Comparison Table for the Radeon X700 & GeForce 6600
GPU/VPU ATI Radeon X700 128MB DDR3 NVIDIA GeForce 6600 128MB DDR1
Core Code RV410 NV43
Transistor Count 120 million ~145 million
Manufacturing Process (microns) 0.11 0.11
Core Clock 400MHz 300MHz
Vertex Shaders 6 3
Pixel Shader (Rendering) Pipelines 8 8
Peak Texture Fill Rate (Mtexels/s) 3,200 2,400
Memory Clock 350MHz (700MHz DDR3) 275MHz (550MHz DDR1)
DDR Memory Bus 128-bit 128-bit
Memory Bandwidth 11.2GB/s 8.8GB/s
NVIDIA CineFX Engine - 3.0
NVIDIA Intellisample Technology - 3.0
NVIDIA UltraShadow Technology - II
ATI SMARTSHADER HD -
ATI SMOOTHVISION HD -
ATI HYPER Z HD -
Pixel Shader Support 2.0b 3.0
Vertex Shader Support 2.0 3.0
DirectX Support Up to DirectX 9.0b Up to DirectX 9.0c
FSAA Mode Multi Sampling (up to 6x) Multi Sampling (up to 6x)
Anisotropic filtering Modes Up to 16x Up to 16x
Other Features
  • VIDEOSHADER HD
  • 3Dc
  • HYDRA VISION
  • On-Chip Video Processor
  • NVIDIA HPDR Technology
  • DVC 3.0
  • Support for NVIDIA Cg
  • NView
  • RAMDAC Dual 400MHz Dual 400MHz
    TV Output Int., 1024x768 Int., 1024x768
    TMDS transmitter Int. 165MHz Int. 165MHz
    Interface PCIe x16 OR AGP 8x (with Rialto bridge) PCIe x16 OR AGP 8x (with HSI bridge)
    Molex Power Connectors PCIe - None

    AGP - Yes
    NIL

    Besides the information summarized in the table, there are a few differences to note between these two graphics cards. First, multiple graphics processing units (GPU) or in ATI's case, the lack of it.

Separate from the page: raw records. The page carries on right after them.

<file path="config.mk">
export PLATFORM = sky130hd
export DESIGN_NAME = dense_weight_loader_flat
export DESIGN_NICKNAME = d
export VERILOG_FILES = /design/src/rtl/dense_weight_loader_if.sv /design/src/rtl/dense_weight_loader.sv /design/src/flat_wrapper.sv
export SDC_FILE = /design/constraint.sdc
export NUM_CORES = 1
export LEC_CHECK = 0
export CORE_MARGIN = 4
export CORE_UTILIZATION = 35
export CTS_CLUSTER_SIZE = 10
export DETAILED_ROUTE_END_ITERATION = 7
export MAX_ROUTING_LAYER = met4
export PLACE_DENSITY = 0.66
export SETUP_SLACK_MARGIN = 0.3
export SLEW_MARGIN = 40
export SYNTH_ARGS = -nofsm -noshare
export SYNTH_HDL_FRONTEND = slang
export SYNTH_SLANG_ARGS = --single-unit
</file>
<file path="constraint.sdc">
create_clock -name i_clk -period 1.95 [get_ports i_clk]
set_clock_uncertainty 0.2 [all_clocks]
set_input_delay 0.195 -clock i_clk [delete_from_list [all_inputs] [get_ports i_clk]]
set_output_delay 0.195 -clock i_clk [all_outputs]
set_load 0.1 [all_outputs]
</file>
### src/rtl/mem_copy_engine.sv
// mem_copy_engine: DMA block copier; reads words on port A and writes them on port B at one word per cycle.
// Define DMA_CSUM_EN to enable the running checksum of written words on csum (otherwise csum is tied to 0).
module mem_copy_engine #(
  parameter int unsigned AW = 14,
  parameter int unsigned DW = 32
) (
  input  logic          clk,
  input  logic          rst,
  input  logic          start,
  input  logic [AW-1:0] src,
  input  logic [AW-1:0] dst,
  input  logic [AW:0]   len,
  output logic          busy,
  output logic          done,
  output logic [DW-1:0] csum,
  output logic [AW-1:0] addra,
  output logic [3:0]    ena,
  output logic          wea,
  input  logic [DW-1:0] douta,
  output logic [AW-1:0] addrb,
  output logic [3:0]    enb,
  output logic          web,
  output logic [DW-1:0] dinb
);

  localparam int unsigned LW = AW + 1;

  typedef enum logic [1:0] {
    IDLE  = 2'd0,
    RUN   = 2'd1,
    DRAIN = 2'd2,
    DONE  = 2'd3
  } state_t;

  state_t        state_q, state_d;
  logic [AW-1:0] rd_ptr_q, rd_ptr_d;
  logic [AW-1:0] wr_ptr_q, wr_ptr_d;
  logic [LW-1:0] remain_q, remain_d;
  logic [AW-1:0] addra_d, addrb_d;
  logic          rd_en_d, wr_en_d;
  logic          busy_d, done_d;
  logic          csum_clr;

  // Next-state and next-output logic; every output register is loaded from its _d value.
  always_comb begin
    state_d  = state_q;
    rd_ptr_d = rd_ptr_q;
    wr_ptr_d = wr_ptr_q;
    remain_d = remain_q;
    addra_d  = addra;
    addrb_d  = addrb;
    rd_en_d  = 1'b0;
    wr_en_d  = 1'b0;
    busy_d   = 1'b0;
    done_d   = 1'b0;
    csum_clr = 1'b0;
    case (state_q)
      IDLE: begin
        if (start) begin
          csum_clr = 1'b1;
          wr_ptr_d = dst;
          if (len == '0) begin
            state_d = DONE;
            done_d  = 1'b1;
          end else begin
            state_d  = RUN;
            busy_d   = 1'b1;
            rd_en_d  = 1'b1;
            addra_d  = src;
            rd_ptr_d = src + AW'(1);
            remain_d = len - LW'(1);
          end
        end
      end
      RUN: begin
        // The read issued this cycle becomes a write next cycle.
        busy_d   = 1'b1;
        wr_en_d  = 1'b1;
        addrb_d  = wr_ptr_q;
        wr_ptr_d = wr_ptr_q + AW'(1);
        if (remain_q != '0) begin
          rd_en_d  = 1'b1;
          addra_d  = rd_ptr_q;
          rd_ptr_d = rd_ptr_q + AW'(1);
          remain_d = remain_q - LW'(1);
        end else begin
          state_d = DRAIN;
        end
      end
      DRAIN: begin
        state_d = DONE;
        done_d  = 1'b1;
      end
      DONE: begin
        state_d = IDLE;
      end
      default: begin
        state_d = IDLE;
      end
    endcase
  end

  // State, pointers and registered outputs.
  always_ff @(posedge clk or posedge rst) begin
    if (rst) begin
      state_q  <= IDLE;
      rd_ptr_q <= '0;
      wr_ptr_q <= '0;
      remain_q <= '0;
      addra    <= '0;
      addrb    <= '0;
      ena      <= 4'h0;
      enb      <= 4'h0;
      web      <= 1'b0;
      busy     <= 1'b0;
      done     <= 1'b0;
    end else begin
      state_q  <= state_d;
      rd_ptr_q <= rd_ptr_d;
      wr_ptr_q <= wr_ptr_d;
      remain_q <= remain_d;
      addra    <= addra_d;
      addrb    <= addrb_d;
      ena      <= rd_en_d ? 4'hF : 4'h0;
      enb      <= wr_en_d ? 4'hF : 4'h0;
      web      <= wr_en_d;
      busy     <= busy_d;
      done     <= done_d;
    end
  end

  assign wea = 1'b0;

  // Read data flows straight from port A to port B; forced to 0 outside write cycles.
  assign dinb = web ? douta : '0;

`ifdef DMA_CSUM_EN
  logic [DW-1:0] csum_q;

  always_ff @(posedge clk or posedge rst) begin
    if (rst) begin
      csum_q <= '0;
    end else if (csum_clr) begin
      csum_q <= '0;
    end else if (web) begin
      csum_q <= csum_q + dinb;
    end
  end

  assign csum = csum_q;
`else
  logic unused_csum_clr;

  assign unused_csum_clr = csum_clr;
  assign csum            = '0;
`endif

endmodule

### config.mk
export PLATFORM = sky130hd
export DESIGN_NAME = mem_copy_engine
export DESIGN_NICKNAME = d
export VERILOG_FILES = /design/src/rtl/mem_copy_engine.sv
export SDC_FILE = /design/constraint.sdc
export NUM_CORES = 1
export LEC_CHECK = 0
export ABC_CLOCK_PERIOD_IN_PS = 6500
export BUFFER_PORTS_ARGS = -buffer_cell sky130_fd_sc_hd__buf_2
export CAP_MARGIN = 0
export CORE_MARGIN = 1.5
export CORE_UTILIZATION = 56
export CTS_BUF_LIST = sky130_fd_sc_hd__clkbuf_4
export CTS_CLUSTER_SIZE = 16
export DETAILED_ROUTE_END_ITERATION = 7
export PLACE_DENSITY = 0.95
export RECOVER_POWER = 50
export SYNTH_ARGS = -nofsm -noshare
export SYNTH_HDL_FRONTEND = slang
export SYNTH_SLANG_ARGS = --single-unit
### constraint.sdc
create_clock -name clk -period 6.5 [get_ports clk]
set_input_delay 0.325 -clock clk [delete_from_list [all_inputs] [get_ports clk]]
set_output_delay 0.325 -clock clk [all_outputs]
set_load 0.005 [all_outputs]
==> impl_results.md, run 1 <==
- Syn-to-layout area delta: 13.40%
- Mean routed wirelength per cell: around 16 um
- Leak pwr: roughly 2.7 nW
- Setup slack, reg-to-reg: 3170 ps
- H-tree depth: 3
- Die width: approximately 100 um
- Min cycle time layout: 3738 ps
- Antenna-violating nets left: 0
- Slew @ Worst Pin: about 4000 ps
- RR Endpoint: rd_ptr_q[2]
- Setup_tns: 0 ps
- Clock sink count: 77
- DRC viols: 0
- Row cnt: 35
- Critical R2R Launch: state_q[1]
- Hold path cells: 3
- CP Class: in2async
- Worst Path Max Fanout: 77
- Cts repair resizes: 0
- DR pass1 iterations: 6
- Total chip power: around 2.8 mW
- Synthesis-stage register bit count: 77
- First-pass GRT wire length: roughly 22,000 um
- Pins over their slew limit: 78
- CTS max path bufs: 2
- Commonest cells in the synthesized netlist: dfrtp_1, nand2_1, buf_4, nor2_1, o21ai_0
- Library cells used by synthesis: 71
- Area of the multi-input gates: between 2000 and 3000 sq um
- Worst slew margin: -169.7%
- Crit end category: asynchronous set/reset pin
- Top cell type's share of synthesized area: ~37%
- Final GP Congestion: between 0.9 and 1
- Startpoint types: primary input
- Clock Latency Late Sink: 430 ps
- Vias per inst: roughly 6.0
- Nets@finish: roughly 800
- Ranking of synthesized cells by area: dfrtp_1, buf_4, nand2_1
- Die Area: roughly 10000 sq um
- End of the critical path: remain_q[2]
- Final Setup Violations: 0
- PD cells: about 470 nW/um^2
- Post-synth top area cell: dfrtp_1
- Yosys warning total: 0
- DP HPWL: 9781 um
- Core ar.: a little over 9000 sq um
- Final Cycle Share: between 50% and 60%
- Largest net degree at the start of global routing: about 80
- Post-CTS setup buffers: 0
- Outcome: finished with violations
- Total CTS buffers: 9
- Hold Path Class: in2reg
- Number of global-route vias before repair: about 4,700
- Worst setup startpoint: rst
- DRT iter0 DRCs: approximately 360
- Skew final: between 20 and 25 ps
- Crit path DAT: 3350 ps
- MaxCap Viol Count: 1
- Syn avg cell area: between 8 and 9 sq um
- Slowest CP cell: clkbuf_1
- Initial core utilization: between 50 and 60%
- DIE HEIGHT: about 100 um
- CTS tree: built
- Post-Synthesis Cells: 597
- Total area of sequential cells: about 1900 sq um
- Clk root buf: clkbuf_4
- Final hold violation count: 0
- CP peak stage delay: approximately 2800 ps
- Worst R2R Path Depth: 8
- Routed WL: 13,690 um
- Clk pin slew, worst setup/hold paths: between 100 and 150 ps
- Hold-fix buffers, CTS: 0
- Required @ worst endpoint: 6110 ps
- Worst vdd ir: approximately 250 uV
- Post-synth ARST share: 100.0%
- RSZ-0062 raised after global routing: false
- Share of post-route cells with drive strength above 1: 27.52%
- Synth Cell Area: approximately 5300 sq um
- Worst path cell trace: buf_2 -> inv_1 -> clkbuf_1
- FMAX: 267.5 MHz
- Primary FF master, synth: dfrtp_1
- Post-synth EDFFs: 0
- GRT overflow: 0
- Antenna violations before repair: 0
- Most common cell in the netlist: dfrtp_1
- Failing checks: max-capacitance violations, max-slew violations
- PortBufs: around 150
- Fill cells: between 700 and 800
- Total global-route track usage: a little over a quarter
- Vias: between 5,000 and 6,000
- Register area share after synthesis: between 30% and 40%
- # IOs: between 150 and 200
[cell usage in the layout, fill, tap and decap left out, types with 6 or more instances in the layout]
cell        n
buf_2     140
dfrtp_1    77
nand2_1    62
nor2_1     43
o21ai_0    40
a21oi_1    39
conb_1     33
and2_1     32
nand3_1    25
mux2i_1    18
mux2_2     17
o22ai_1    13
clkbuf_4   11
nor3_1     10
nor4_1      9
clkbuf_1    9
nor2b_1     7
xor2_1      7
xnor2_1     7
and3_1      6
a31oi_1     6
inv_1       6
[sequential cells by signal (all words and copies together), names as in the netlist]
name,cells
remain_q,15
addra,14
addrb,14
rd_ptr_q,14
wr_ptr_q,14
state_q,2
busy,1
done,1
ena,1
enb,1
[critical path, delay by kind of cell]
| family | cells | cell delay, ps |
|---|---|---|
| buf+inv | 3 | 2970 |
[worst min-delay path by stage]
stage / from / end
2_1_floorplan: rd_ptr_q[1] / rd_ptr_q[1]
3_3_place_gp: addra[9] / addra[9]
3_5_place_dp: addra[10] / addra[10]
4_1_cts: dst[1] / wr_ptr_q[1]
5_1_grt: dst[4] / wr_ptr_q[4]
6_report: dst[1] / wr_ptr_q[1]
[routing by layer]
layer  global-route usage, %  routed length [um]  vias up
met4                   10.83                 359        0
met2                   49.45                7210      246
met5                       0                   0        -
met1                   31.30                5268     2410
met3                   5.223                 853       38
li1                        -                   -     2321
[cell type report]
type | count | area share [%]
antenna | 1 | 0.04197
clock buffer | 11 | 1.385
clock inverter | 5 | 1.406
inverter | 7 | 0.4407
multi-input combinational | 472 | 49.51
sequential | 77 | 32.32
tap | 111 | 2.329
timing repair buffer | 151 | 12.57
[power by group]
group	switching [mW]	internal [mW]
logic	0.829	0.608
registers	0.266	0.728
clock network	0.176	0.166
[cells by family (layout without fill, tap and decap cells)]
| logic type | count (synthesis) | in the layout | share of synthesized area, % |
|---|---|---|---|
| multiplexers | 35 | 35 | 7.068 |
| buffers and inverters | 80 | 174 | 9.805 |
| flip-flops | 77 | 77 | 36.65 |
| AO/OA/AOI/OAI | 150 | 150 | 19.30 |
| XOR/XNOR | 14 | 14 | 2.332 |
| AND/OR/NAND/NOR | 234 | 234 | 23.35 |
| other | 1 | 34 | 0.07133 |
| adder cells (fa/ha/maj) | 6 | 6 | 1.428 |
[metrics by stage]
step	utilization [%]	instances	area [sq um]	setup slack, ps	hold WS, ps
floorplan	-	629	5378	3406	462.8
global placement	63.44	818	5807	3368	457.5
detailed placement	63.44	818	5807	3256	465.1
CTS	65.26	834	5973	3218	170.0
global route	65.11	834	5959	1805	165.1
finish	65.14	835	5962	2762	184.8
(Power assumes the default switching activity.)
==> inputs of run 2 (changes only) <==
--- a/config.mk
+++ b/config.mk
@@ -5,15 +5,15 @@
 export SDC_FILE = /design/constraint.sdc
 export NUM_CORES = 1
 export LEC_CHECK = 0
-export ABC_CLOCK_PERIOD_IN_PS = 6500
+export ABC_CLOCK_PERIOD_IN_PS = 3400
 export BUFFER_PORTS_ARGS = -buffer_cell sky130_fd_sc_hd__buf_2
 export CAP_MARGIN = 0
 export CORE_MARGIN = 1.5
-export CORE_UTILIZATION = 56
+export CORE_UTILIZATION = 47
 export CTS_BUF_LIST = sky130_fd_sc_hd__clkbuf_4
 export CTS_CLUSTER_SIZE = 16
 export DETAILED_ROUTE_END_ITERATION = 7
-export PLACE_DENSITY = 0.95
+export PLACE_DENSITY = 0.87
 export RECOVER_POWER = 50
 export SYNTH_ARGS = -nofsm -noshare
 export SYNTH_HDL_FRONTEND = slang
==> constraint.sdc (replaced) <==
create_clock -name clk -period 3.4 [get_ports clk]
set_input_delay 0.17 -clock clk [delete_from_list [all_inputs] [get_ports clk]]
set_output_delay 0.17 -clock clk [all_outputs]
set_load 0.005 [all_outputs]
==> run 2 against run 1 <==
Against the previous run:
- sequential share of layout area fell by 0.088 points
- hold slack got worse by 150 ps
- die area rose by 19%
- via count down 3.6%
- the flow still finishes with violations (max-capacitance violations, max-slew violations)
- global-route usage down 5.0 points
- core utilization down 10 points
- clock skew increased by 1.5 ps
- critical endpoint is now rd_ptr_q[12]
- count of clock-buffer cells in the layout fell by 2
- worst setup slack got worse by 2100 ps
- sequential power increased by 87%
- cell area grew 0.27%
- total power is 83% higher
- highest routed layer unchanged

While NVIDIA's SLI technology has been available for some time, ATI is only launching its own CrossFire technology later this month. The odds of actual CrossFire ready boards available in retail immediately are not in favor of ATI at the moment given its track record recently. And even if you could get your hands on a CrossFire motherboard, the Radeon X700 is not supported; currently only the Radeon X800 series is supported. Although SLI should not be that relevant for a decidedly lower end product like the GeForce 6600, it is still something to be aware of.

    Next, both GPUs are native PCI Express solutions, reflecting the certainty that AGP is into its last years. However, to cater to the low and mid-range market, where customers are less likely to invest in a new motherboard just to adapt to a new graphics card, both chipmakers have their own bridging chips (Rialto for ATI and HSI for NVIDIA) to allow the Radeon X700 and the GeForce 6600 to be compatible with AGP only motherboards.

    The GeForce 6600 supports Shader Model 3.0, a feature that is still underutilized by modern games and is also redundant for a lower end card like the GeForce 6600, where the frame rates would suffer a disastrous drop if this were enabled. No bets on which option will be the choice of gamers. Therefore, it is irrelevant that the Radeon X700 is not compliant with Shader Model 3.0. Of course, this does not prevent the marketing guys at NVIDIA from jumping on ATI for this flaw given the opportunity.

    Finally, a fact for the trivial pursuit fans: the AGP version of the Radeon X700 requires a separate Molex power connector to run properly and should be included in your package. This is not necessary for the PCIe version and the GeForce 6600.